Bitcoin unter Feuer: Die Pläne von China und Südkorea verunsichern Anleger

Bitcoin-Investoren sind heute extrem nervös: Der Kurs der Kryptowährung fiel am Vormittag in der Spitze auf der wichtigsten Handelsplattform Bitstamp um rund 18 Prozent auf 11.192 Dollar. Das ist der größte Tagesverlust innerhalb von drei Jahren. In der vergangenen Nacht wurde der Bitcoin noch bei etwa 14.000 Dollar gehandelt.
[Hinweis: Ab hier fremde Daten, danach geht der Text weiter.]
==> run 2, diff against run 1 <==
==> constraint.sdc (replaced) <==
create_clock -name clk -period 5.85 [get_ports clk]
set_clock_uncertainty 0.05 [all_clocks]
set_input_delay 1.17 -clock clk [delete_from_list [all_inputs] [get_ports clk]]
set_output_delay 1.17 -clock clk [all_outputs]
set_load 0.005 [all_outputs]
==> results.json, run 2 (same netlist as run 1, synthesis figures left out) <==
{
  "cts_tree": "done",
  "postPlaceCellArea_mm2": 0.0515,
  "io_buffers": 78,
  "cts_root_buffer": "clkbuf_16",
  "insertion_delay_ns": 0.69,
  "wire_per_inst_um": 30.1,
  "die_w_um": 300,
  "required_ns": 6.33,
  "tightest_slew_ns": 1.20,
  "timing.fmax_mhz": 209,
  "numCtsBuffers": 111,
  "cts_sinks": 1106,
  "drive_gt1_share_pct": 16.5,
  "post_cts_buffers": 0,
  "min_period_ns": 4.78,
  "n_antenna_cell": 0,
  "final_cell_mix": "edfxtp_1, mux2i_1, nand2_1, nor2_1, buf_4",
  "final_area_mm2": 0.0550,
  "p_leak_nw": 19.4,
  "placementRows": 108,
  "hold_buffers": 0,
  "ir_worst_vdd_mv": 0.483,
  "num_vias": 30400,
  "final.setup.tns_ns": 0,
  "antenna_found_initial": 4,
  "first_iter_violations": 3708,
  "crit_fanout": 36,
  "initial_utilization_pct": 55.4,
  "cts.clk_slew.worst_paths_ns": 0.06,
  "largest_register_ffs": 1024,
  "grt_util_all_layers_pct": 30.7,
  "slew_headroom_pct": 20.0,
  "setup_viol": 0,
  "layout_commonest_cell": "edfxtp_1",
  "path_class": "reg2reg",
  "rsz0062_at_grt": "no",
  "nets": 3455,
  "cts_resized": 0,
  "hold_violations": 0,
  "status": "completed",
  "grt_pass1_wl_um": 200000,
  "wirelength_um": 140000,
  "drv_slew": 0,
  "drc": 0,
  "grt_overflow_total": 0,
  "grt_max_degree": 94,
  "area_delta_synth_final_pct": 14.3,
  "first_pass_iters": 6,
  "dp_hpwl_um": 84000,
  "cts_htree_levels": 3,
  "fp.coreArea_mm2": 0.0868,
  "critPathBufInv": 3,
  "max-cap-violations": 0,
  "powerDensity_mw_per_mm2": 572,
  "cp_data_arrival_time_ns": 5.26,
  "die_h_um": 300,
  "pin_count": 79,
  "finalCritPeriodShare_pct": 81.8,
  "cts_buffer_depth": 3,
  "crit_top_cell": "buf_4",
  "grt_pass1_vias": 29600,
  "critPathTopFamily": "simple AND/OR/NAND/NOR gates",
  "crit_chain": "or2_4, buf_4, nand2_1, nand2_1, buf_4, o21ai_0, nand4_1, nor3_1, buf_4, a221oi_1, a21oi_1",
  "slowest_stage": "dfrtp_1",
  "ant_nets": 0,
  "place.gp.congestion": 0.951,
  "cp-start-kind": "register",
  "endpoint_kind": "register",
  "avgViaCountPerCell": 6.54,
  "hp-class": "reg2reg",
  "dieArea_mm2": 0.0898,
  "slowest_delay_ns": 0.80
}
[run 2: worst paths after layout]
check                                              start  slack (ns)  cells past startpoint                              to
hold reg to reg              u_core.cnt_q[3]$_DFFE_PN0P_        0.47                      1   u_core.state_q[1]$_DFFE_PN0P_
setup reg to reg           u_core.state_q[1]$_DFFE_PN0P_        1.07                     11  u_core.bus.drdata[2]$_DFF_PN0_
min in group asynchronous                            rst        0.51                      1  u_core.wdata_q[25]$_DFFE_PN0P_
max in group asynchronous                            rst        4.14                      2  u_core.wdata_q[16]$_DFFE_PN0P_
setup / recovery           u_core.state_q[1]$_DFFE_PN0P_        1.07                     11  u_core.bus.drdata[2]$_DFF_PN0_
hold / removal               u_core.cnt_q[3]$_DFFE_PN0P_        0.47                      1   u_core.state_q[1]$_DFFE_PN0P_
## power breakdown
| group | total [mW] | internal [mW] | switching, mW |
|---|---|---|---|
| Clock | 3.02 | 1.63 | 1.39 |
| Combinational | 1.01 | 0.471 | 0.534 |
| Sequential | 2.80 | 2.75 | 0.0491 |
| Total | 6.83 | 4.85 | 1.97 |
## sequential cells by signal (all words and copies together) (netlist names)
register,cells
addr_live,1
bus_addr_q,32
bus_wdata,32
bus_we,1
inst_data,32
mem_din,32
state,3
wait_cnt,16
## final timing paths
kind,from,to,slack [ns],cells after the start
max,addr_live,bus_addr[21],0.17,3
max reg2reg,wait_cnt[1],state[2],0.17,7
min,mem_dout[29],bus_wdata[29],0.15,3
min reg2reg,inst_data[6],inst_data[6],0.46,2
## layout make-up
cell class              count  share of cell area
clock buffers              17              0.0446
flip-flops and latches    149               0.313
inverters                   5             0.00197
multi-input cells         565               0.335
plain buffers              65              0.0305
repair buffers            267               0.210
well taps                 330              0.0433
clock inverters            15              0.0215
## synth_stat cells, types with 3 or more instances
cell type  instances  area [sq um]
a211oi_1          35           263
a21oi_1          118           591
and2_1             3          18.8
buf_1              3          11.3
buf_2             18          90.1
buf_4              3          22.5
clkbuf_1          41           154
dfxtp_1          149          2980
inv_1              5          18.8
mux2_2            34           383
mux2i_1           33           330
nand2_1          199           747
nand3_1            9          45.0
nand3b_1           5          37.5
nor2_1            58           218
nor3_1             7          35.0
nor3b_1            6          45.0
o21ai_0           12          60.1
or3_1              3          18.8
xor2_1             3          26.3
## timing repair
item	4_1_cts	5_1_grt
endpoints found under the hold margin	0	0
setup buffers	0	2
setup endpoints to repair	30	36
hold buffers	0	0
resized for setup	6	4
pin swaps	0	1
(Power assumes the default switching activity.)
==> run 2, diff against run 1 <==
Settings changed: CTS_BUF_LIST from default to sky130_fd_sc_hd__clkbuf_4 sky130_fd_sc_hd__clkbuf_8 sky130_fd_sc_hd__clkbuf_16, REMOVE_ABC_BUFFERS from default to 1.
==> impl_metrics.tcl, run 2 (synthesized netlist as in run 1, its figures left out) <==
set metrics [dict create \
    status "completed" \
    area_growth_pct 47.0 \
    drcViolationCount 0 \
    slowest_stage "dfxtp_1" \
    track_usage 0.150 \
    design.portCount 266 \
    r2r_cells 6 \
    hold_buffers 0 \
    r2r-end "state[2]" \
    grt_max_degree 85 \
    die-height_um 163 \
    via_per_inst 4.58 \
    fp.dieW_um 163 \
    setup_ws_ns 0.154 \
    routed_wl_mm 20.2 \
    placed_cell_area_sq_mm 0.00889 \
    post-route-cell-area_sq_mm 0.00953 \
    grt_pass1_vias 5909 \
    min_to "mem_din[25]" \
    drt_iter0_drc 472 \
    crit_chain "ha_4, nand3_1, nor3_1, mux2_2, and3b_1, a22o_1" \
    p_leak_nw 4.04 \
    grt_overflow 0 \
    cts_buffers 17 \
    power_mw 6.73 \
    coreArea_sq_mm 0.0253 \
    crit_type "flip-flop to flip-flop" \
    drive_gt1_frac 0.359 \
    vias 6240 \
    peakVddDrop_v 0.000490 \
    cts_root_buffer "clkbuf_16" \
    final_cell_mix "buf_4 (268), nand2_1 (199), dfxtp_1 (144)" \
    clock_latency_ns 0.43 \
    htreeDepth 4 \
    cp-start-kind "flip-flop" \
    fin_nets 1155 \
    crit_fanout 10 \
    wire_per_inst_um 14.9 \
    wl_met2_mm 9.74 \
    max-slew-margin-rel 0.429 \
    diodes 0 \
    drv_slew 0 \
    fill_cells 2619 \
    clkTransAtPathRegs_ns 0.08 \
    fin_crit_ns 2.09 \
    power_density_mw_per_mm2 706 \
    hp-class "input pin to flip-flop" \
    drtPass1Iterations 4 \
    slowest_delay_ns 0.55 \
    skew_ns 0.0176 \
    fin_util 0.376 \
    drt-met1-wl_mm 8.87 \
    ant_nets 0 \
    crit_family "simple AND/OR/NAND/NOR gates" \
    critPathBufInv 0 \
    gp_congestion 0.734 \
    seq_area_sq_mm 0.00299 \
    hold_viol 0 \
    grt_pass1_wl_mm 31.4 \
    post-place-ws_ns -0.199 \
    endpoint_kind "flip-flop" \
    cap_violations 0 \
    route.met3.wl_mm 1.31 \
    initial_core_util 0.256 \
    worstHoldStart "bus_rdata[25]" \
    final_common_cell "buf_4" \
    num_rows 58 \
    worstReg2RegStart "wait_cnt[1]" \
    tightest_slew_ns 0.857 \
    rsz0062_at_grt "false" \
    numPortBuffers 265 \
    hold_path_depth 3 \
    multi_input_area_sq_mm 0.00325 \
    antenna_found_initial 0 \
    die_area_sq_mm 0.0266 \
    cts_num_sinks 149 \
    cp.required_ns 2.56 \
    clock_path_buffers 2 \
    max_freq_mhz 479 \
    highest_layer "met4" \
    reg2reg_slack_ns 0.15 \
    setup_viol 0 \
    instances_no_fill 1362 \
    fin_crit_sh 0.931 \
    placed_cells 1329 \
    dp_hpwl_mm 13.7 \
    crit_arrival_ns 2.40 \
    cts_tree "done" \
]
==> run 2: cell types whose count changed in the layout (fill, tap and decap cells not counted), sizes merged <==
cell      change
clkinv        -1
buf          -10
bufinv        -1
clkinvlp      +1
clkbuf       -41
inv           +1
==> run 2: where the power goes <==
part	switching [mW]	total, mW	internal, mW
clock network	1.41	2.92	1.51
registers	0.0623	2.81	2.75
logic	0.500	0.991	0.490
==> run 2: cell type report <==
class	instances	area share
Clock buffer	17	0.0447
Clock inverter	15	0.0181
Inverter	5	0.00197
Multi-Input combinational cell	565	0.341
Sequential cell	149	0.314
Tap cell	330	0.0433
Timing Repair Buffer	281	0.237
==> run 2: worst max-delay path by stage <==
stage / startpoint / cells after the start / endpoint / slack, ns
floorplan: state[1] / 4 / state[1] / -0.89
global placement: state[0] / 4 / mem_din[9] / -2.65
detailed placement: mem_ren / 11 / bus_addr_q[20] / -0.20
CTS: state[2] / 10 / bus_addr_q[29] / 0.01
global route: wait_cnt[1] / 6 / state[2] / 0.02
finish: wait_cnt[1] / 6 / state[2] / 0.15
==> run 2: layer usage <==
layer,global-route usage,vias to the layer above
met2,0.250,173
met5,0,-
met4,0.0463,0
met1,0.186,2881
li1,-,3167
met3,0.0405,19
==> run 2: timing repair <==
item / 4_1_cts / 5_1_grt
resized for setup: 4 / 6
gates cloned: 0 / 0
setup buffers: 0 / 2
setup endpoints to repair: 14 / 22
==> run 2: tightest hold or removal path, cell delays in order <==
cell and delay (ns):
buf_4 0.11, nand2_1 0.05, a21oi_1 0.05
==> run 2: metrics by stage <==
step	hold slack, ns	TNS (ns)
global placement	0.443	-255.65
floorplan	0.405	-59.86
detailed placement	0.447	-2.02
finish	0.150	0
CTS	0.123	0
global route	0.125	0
`config.mk`:
```
export PLATFORM = sky130hd
export DESIGN_NAME = spi_txn_scheduler
export DESIGN_NICKNAME = d
export VERILOG_FILES = /design/src/rtl/spi_sched_pkg.sv /design/src/rtl/spi_rr_arbiter.sv /design/src/rtl/spi_txn_scheduler.sv
export SDC_FILE = /design/constraint.sdc
export NUM_CORES = 1
export LEC_CHECK = 0
export CAP_MARGIN = 10
export CORE_ASPECT_RATIO = 0.75
export CORE_MARGIN = 3
export CORE_UTILIZATION = 42
export DETAILED_ROUTE_END_ITERATION = 7
export PLACE_DENSITY = 0.78
export SETUP_SLACK_MARGIN = 0.5
export SKIP_CTS_REPAIR_TIMING = 1
export SLEW_MARGIN = 10
export SYNTH_ARGS = -nofsm -noshare
export SYNTH_HDL_FRONTEND = slang
export SYNTH_HIERARCHICAL = 1
export SYNTH_SLANG_ARGS = --single-unit
```
`constraint.sdc`:
```
create_clock -name clk -period 2.2 [get_ports clk]
set_input_delay 0.33 -clock clk [delete_from_list [all_inputs] [get_ports clk]]
set_output_delay 0.33 -clock clk [all_outputs]
set_load 0.005 [all_outputs]
```
### config.mk
export PLATFORM = sky130hd
export DESIGN_NAME = wb_port_arbiter_flat
export DESIGN_NICKNAME = d
export VERILOG_FILES = /design/src/rtl/wb_port_arbiter_if.sv /design/src/rtl/wb_port_arbiter.sv /design/src/flat_wrapper.sv
export SDC_FILE = /design/constraint.sdc
export NUM_CORES = 1
export LEC_CHECK = 0
export ABC_AREA = 1
export ABC_CLOCK_PERIOD_IN_PS = 5500
export BUFFER_PORTS_ARGS = -buffer_cell sky130_fd_sc_hd__clkbuf_2
export CORE_ASPECT_RATIO = 0.6
export CORE_MARGIN = 5
export CORE_UTILIZATION = 30
export DETAILED_ROUTE_END_ITERATION = 10
export MAX_ROUTING_LAYER = met4
export PLACE_DENSITY = 0.53
export SETUP_SLACK_MARGIN = 0.15
export SYNTH_ARGS = -nofsm -noshare
export SYNTH_HDL_FRONTEND = slang
export SYNTH_SLANG_ARGS = --single-unit
### constraint.sdc
create_clock -name r_clk -period 5.5 [get_ports r_clk]
set_input_delay 0.275 -clock r_clk [delete_from_list [all_inputs] [get_ports r_clk]]
set_output_delay 0.275 -clock r_clk [all_outputs]
set_load 0.02 [all_outputs]
### src/rtl/wb_port_arbiter_if.sv
// Writeback arbiter bus: requester handshake side plus the regfile write-port pins.
interface wb_port_arbiter_if #(
   parameter int AW   = 5,
   parameter int DW   = 32,
   parameter int NREQ = 4
);
   logic [NREQ-1:0]    a_i_valid;
   logic [NREQ*AW-1:0] a_i_addr;
   logic [NREQ*DW-1:0] a_i_data;
   logic [NREQ-1:0]    a_o_ready;
   logic               a_i_hold;

   logic               r_wr_en_1;
   logic [AW-1:0]      r_i_addr_rd_1;
   logic [DW-1:0]      r_i_data_rd_1;
   logic               r_wr_en_2;
   logic [AW-1:0]      r_i_addr_rd_2;
   logic [DW-1:0]      r_i_data_rd_2;
   logic [15:0]        a_o_wr_cnt;

   // Requesters plus whoever observes the regfile pins
   modport master (
      output a_i_valid, a_i_addr, a_i_data, a_i_hold,
      input  a_o_ready,
      input  r_wr_en_1, r_i_addr_rd_1, r_i_data_rd_1,
      input  r_wr_en_2, r_i_addr_rd_2, r_i_data_rd_2,
      input  a_o_wr_cnt
   );

   // The arbiter itself
   modport slave (
      input  a_i_valid, a_i_addr, a_i_data, a_i_hold,
      output a_o_ready,
      output r_wr_en_1, r_i_addr_rd_1, r_i_data_rd_1,
      output r_wr_en_2, r_i_addr_rd_2, r_i_data_rd_2,
      output a_o_wr_cnt
   );
endinterface
`config.mk`:
```
export PLATFORM = sky130hd
export DESIGN_NAME = jedro_1_trap_ctrl
export DESIGN_NICKNAME = d
export VERILOG_FILES = /design/src/rtl/jedro_1_trap_ctrl.sv
export SDC_FILE = /design/constraint.sdc
export NUM_CORES = 1
export LEC_CHECK = 0
export BUFFER_PORTS_ARGS = -buffer_cell sky130_fd_sc_hd__buf_2
export CAP_MARGIN = 20
export CELL_PAD_IN_SITES_DETAIL_PLACEMENT = 1
export CELL_PAD_IN_SITES_GLOBAL_PLACEMENT = 1
export CORE_UTILIZATION = 28
export DETAILED_ROUTE_END_ITERATION = 8
export HOLD_SLACK_MARGIN = 0.08
export PLACE_DENSITY_LB_ADDON = 0.1
export SLEW_MARGIN = 10
export SYNTH_ARGS = -nofsm -noshare
export SYNTH_HDL_FRONTEND = slang
export SYNTH_SLANG_ARGS = --single-unit
```
`constraint.sdc`:
```
create_clock -name clk_i -period 2.3 [get_ports clk_i]
set_input_delay 0.23 -clock clk_i [delete_from_list [all_inputs] [get_ports clk_i]]
set_output_delay 0.23 -clock clk_i [all_outputs]
set_load 0.05 [all_outputs]
```
`src/rtl/display_controller.sv`:
```
`timescale 1ns/1ps
// display_controller: shares the 8-digit display between four 32-bit sources
// and delivers hex digits or sequentially converted BCD digits to the driver.
module display_controller #(
  parameter int unsigned HOLD_CYCLES    = 50000000,
  parameter int unsigned REFRESH_CYCLES = 1000000
) (
  input  logic         clk,
  input  logic         rst,
  input  logic [127:0] src_data,
  input  logic [3:0]   src_valid,
  input  logic         mode_auto,
  input  logic [1:0]   manual_sel,
  input  logic         dec_en,
  output logic [31:0]  disp_data,
  output logic [1:0]   disp_src,
  output logic         disp_dec,
  output logic         ovf,
  output logic         busy,
  output logic         update
);

  localparam int unsigned DW = $clog2(HOLD_CYCLES + 1);
  localparam int unsigned RW = $clog2(REFRESH_CYCLES + 1);
  localparam logic [DW-1:0] DWELL_LAST   = DW'(HOLD_CYCLES - 1);
  localparam logic [RW-1:0] REFRESH_LAST = RW'(REFRESH_CYCLES - 1);

  typedef enum logic [1:0] {
    S_IDLE    = 2'd0,
    S_CAPTURE = 2'd1,
    S_CONVERT = 2'd2,
    S_COMMIT  = 2'd3
  } state_t;

  state_t      state_q, state_d;
  logic [1:0]  sel_q, sel_d;
  logic        mode_q, dec_prev_q;
  logic [DW-1:0] dwell_q, dwell_d;
  logic [RW-1:0] refresh_q, refresh_d;
  logic        pending_q, pending_d;
  logic [31:0] value_q, value_d;
  logic [1:0]  cap_src_q, cap_src_d;
  logic        cap_dec_q, cap_dec_d;
  logic [39:0] acc_q, acc_d, acc_adj_s;
  logic [4:0]  step_q, step_d;
  logic [31:0] disp_data_q, disp_data_d;
  logic [1:0]  disp_src_q, disp_src_d;
  logic        disp_dec_q, disp_dec_d;
  logic        ovf_q, ovf_d;
  logic        busy_q, busy_d;
  logic        update_q, update_d;
  logic        dwell_exp_s, refresh_exp_s, event_s;

  // Round-robin search order sel+1, sel+2, sel+3, sel; holds when nothing is valid.
  function automatic logic [1:0] next_valid(input logic [1:0] cur, input logic [3:0] valid);
    logic [1:0] res;
    logic [1:0] cand;
    res = cur;
    for (int k = 3; k >= 1; k--) begin
      cand = cur + 2'(k);
      res  = valid[cand] ? cand : res;
    end
    return res;
  endfunction

  function automatic logic [39:0] bcd_adjust(input logic [39:0] acc);
    logic [39:0] res;
    res = acc;
    for (int i = 0; i < 10; i++) begin
      if (acc[4*i +: 4] >= 4'd5) res[4*i +: 4] = acc[4*i +: 4] + 4'd3;
      else                       res[4*i +: 4] = acc[4*i +: 4];
    end
    return res;
  endfunction

  // FSM state register
  always_ff @(posedge clk) begin
    if (rst) state_q <= S_IDLE;
    else     state_q <= state_d;
  end

  // FSM next-state logic
  always_comb begin
    state_d = state_q;
    case (state_q)
      S_IDLE: begin
        if (pending_q) state_d = S_CAPTURE;
        else           state_d = S_IDLE;
      end
      S_CAPTURE: begin
        if (dec_en) state_d = S_CONVERT;
        else        state_d = S_COMMIT;
      end
      S_CONVERT: begin
        if (step_q == 5'd31) state_d = S_COMMIT;
        else                 state_d = S_CONVERT;
      end
      S_COMMIT: state_d = S_IDLE;
      default:  state_d = S_IDLE;
    endcase
  end

  // FSM outputs, registered so the driver sees a clean image only at commit
  always_comb begin
    busy_d      = (state_d == S_CAPTURE) || (state_d == S_CONVERT);
    update_d    = 1'b0;
    disp_data_d = disp_data_q;
    disp_src_d  = disp_src_q;
    disp_dec_d  = disp_dec_q;
    ovf_d       = ovf_q;
    if (state_q == S_COMMIT) begin
      update_d   = 1'b1;
      disp_src_d = cap_src_q;
      disp_dec_d = cap_dec_q;
      if (cap_dec_q) begin
        disp_data_d = acc_q[31:0];
        ovf_d       = (acc_q[39:32] != 8'd0);
      end else begin
        disp_data_d = value_q;
        ovf_d       = 1'b0;
      end
    end else begin
      update_d = 1'b0;
    end
  end

  // Selection, dwell/refresh timers, pending flag and conversion datapath
  always_comb begin
    dwell_exp_s   = mode_auto && (dwell_q == DWELL_LAST);
    refresh_exp_s = (refresh_q == REFRESH_LAST);
    if (!mode_auto || (mode_auto != mode_q) || dwell_exp_s) dwell_d = '0;
    else                                                    dwell_d = dwell_q + DW'(1);
    if (refresh_exp_s) refresh_d = '0;
    else               refresh_d = refresh_q + RW'(1);
    if (!mode_auto)       sel_d = manual_sel;
    else if (dwell_exp_s) sel_d = next_valid(sel_q, src_valid);
    else                  sel_d = sel_q;
    event_s = (sel_d != sel_q) || (dec_en != dec_prev_q) || refresh_exp_s;
    // Anything coinciding with entry to CAPTURE is already seen by the capture itself.
    if (state_q == S_IDLE && pending_q) pending_d = 1'b0;
    else if (event_s)                   pending_d = 1'b1;
    else                                pending_d = pending_q;

    acc_adj_s = bcd_adjust(acc_q);
    value_d   = value_q;
    cap_src_d = cap_src_q;
    cap_dec_d = cap_dec_q;
    acc_d     = acc_q;
    step_d    = step_q;
    case (state_q)
      S_CAPTURE: begin
        value_d   = src_data[{sel_q, 5'd0} +: 32];
        cap_src_d = sel_q;
        cap_dec_d = dec_en;
        acc_d     = 40'd0;
        step_d    = 5'd0;
      end
      S_CONVERT: begin
        acc_d  = {acc_adj_s[38:0], value_q[5'd31 - step_q]};
        step_d = step_q + 5'd1;
      end
      default: begin
        acc_d  = acc_q;
        step_d = step_q;
      end
    endcase
  end

  // Datapath and output registers
  always_ff @(posedge clk) begin
    if (rst) begin
      sel_q       <= 2'd0;
      mode_q      <= 1'b0;
      dec_prev_q  <= 1'b0;
      dwell_q     <= '0;
      refresh_q   <= '0;
      pending_q   <= 1'b1;
      value_q     <= 32'd0;
      cap_src_q   <= 2'd0;
      cap_dec_q   <= 1'b0;
      acc_q       <= 40'd0;
      step_q      <= 5'd0;
      disp_data_q <= 32'd0;
      disp_src_q  <= 2'd0;
      disp_dec_q  <= 1'b0;
      ovf_q       <= 1'b0;
      busy_q      <= 1'b0;
      update_q    <= 1'b0;
    end else begin
      sel_q       <= sel_d;
      mode_q      <= mode_auto;
      dec_prev_q  <= dec_en;
      dwell_q     <= dwell_d;
      refresh_q   <= refresh_d;
      pending_q   <= pending_d;
      value_q     <= value_d;
      cap_src_q   <= cap_src_d;
      cap_dec_q   <= cap_dec_d;
      acc_q       <= acc_d;
      step_q      <= step_d;
      disp_data_q <= disp_data_d;
      disp_src_q  <= disp_src_d;
      disp_dec_q  <= disp_dec_d;
      ovf_q       <= ovf_d;
      busy_q      <= busy_d;
      update_q    <= update_d;
    end
  end

  assign disp_data = disp_data_q;
  assign disp_src  = disp_src_q;
  assign disp_dec  = disp_dec_q;
  assign ovf       = ovf_q;
  assign busy      = busy_q;
  assign update    = update_q;

endmodule

```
Starke Verluste gab es auch bei anderen Kryptowährungen wie Ethereum (-23 Prozent) oder Ripple (-33 Prozent). Seit dem Rekordhoch von Mitte Dezember, als der Bitcoin nach einem rasanten Höhenflug zeitweise bis an die Marke von 20.000 Dollar gestiegen war, hat die Digitalwährung mittlerweile etwa 45 Prozent an Wert verloren.

"Der gesamte Cyberwährungsmarkt einschließlich Bitcoin befindet sich derzeit gehörig unter Druck", kommentierte Marktanalyst Timo Emden vom Analysehaus DailyFX Deutschland. Nach Einschätzung von Emden sind die Bitcoin-Investoren "spürbar verunsichert". Zu sehr hätten eine Reihe von Negativschlagzeilen auf den Kryptowährungen gelastet.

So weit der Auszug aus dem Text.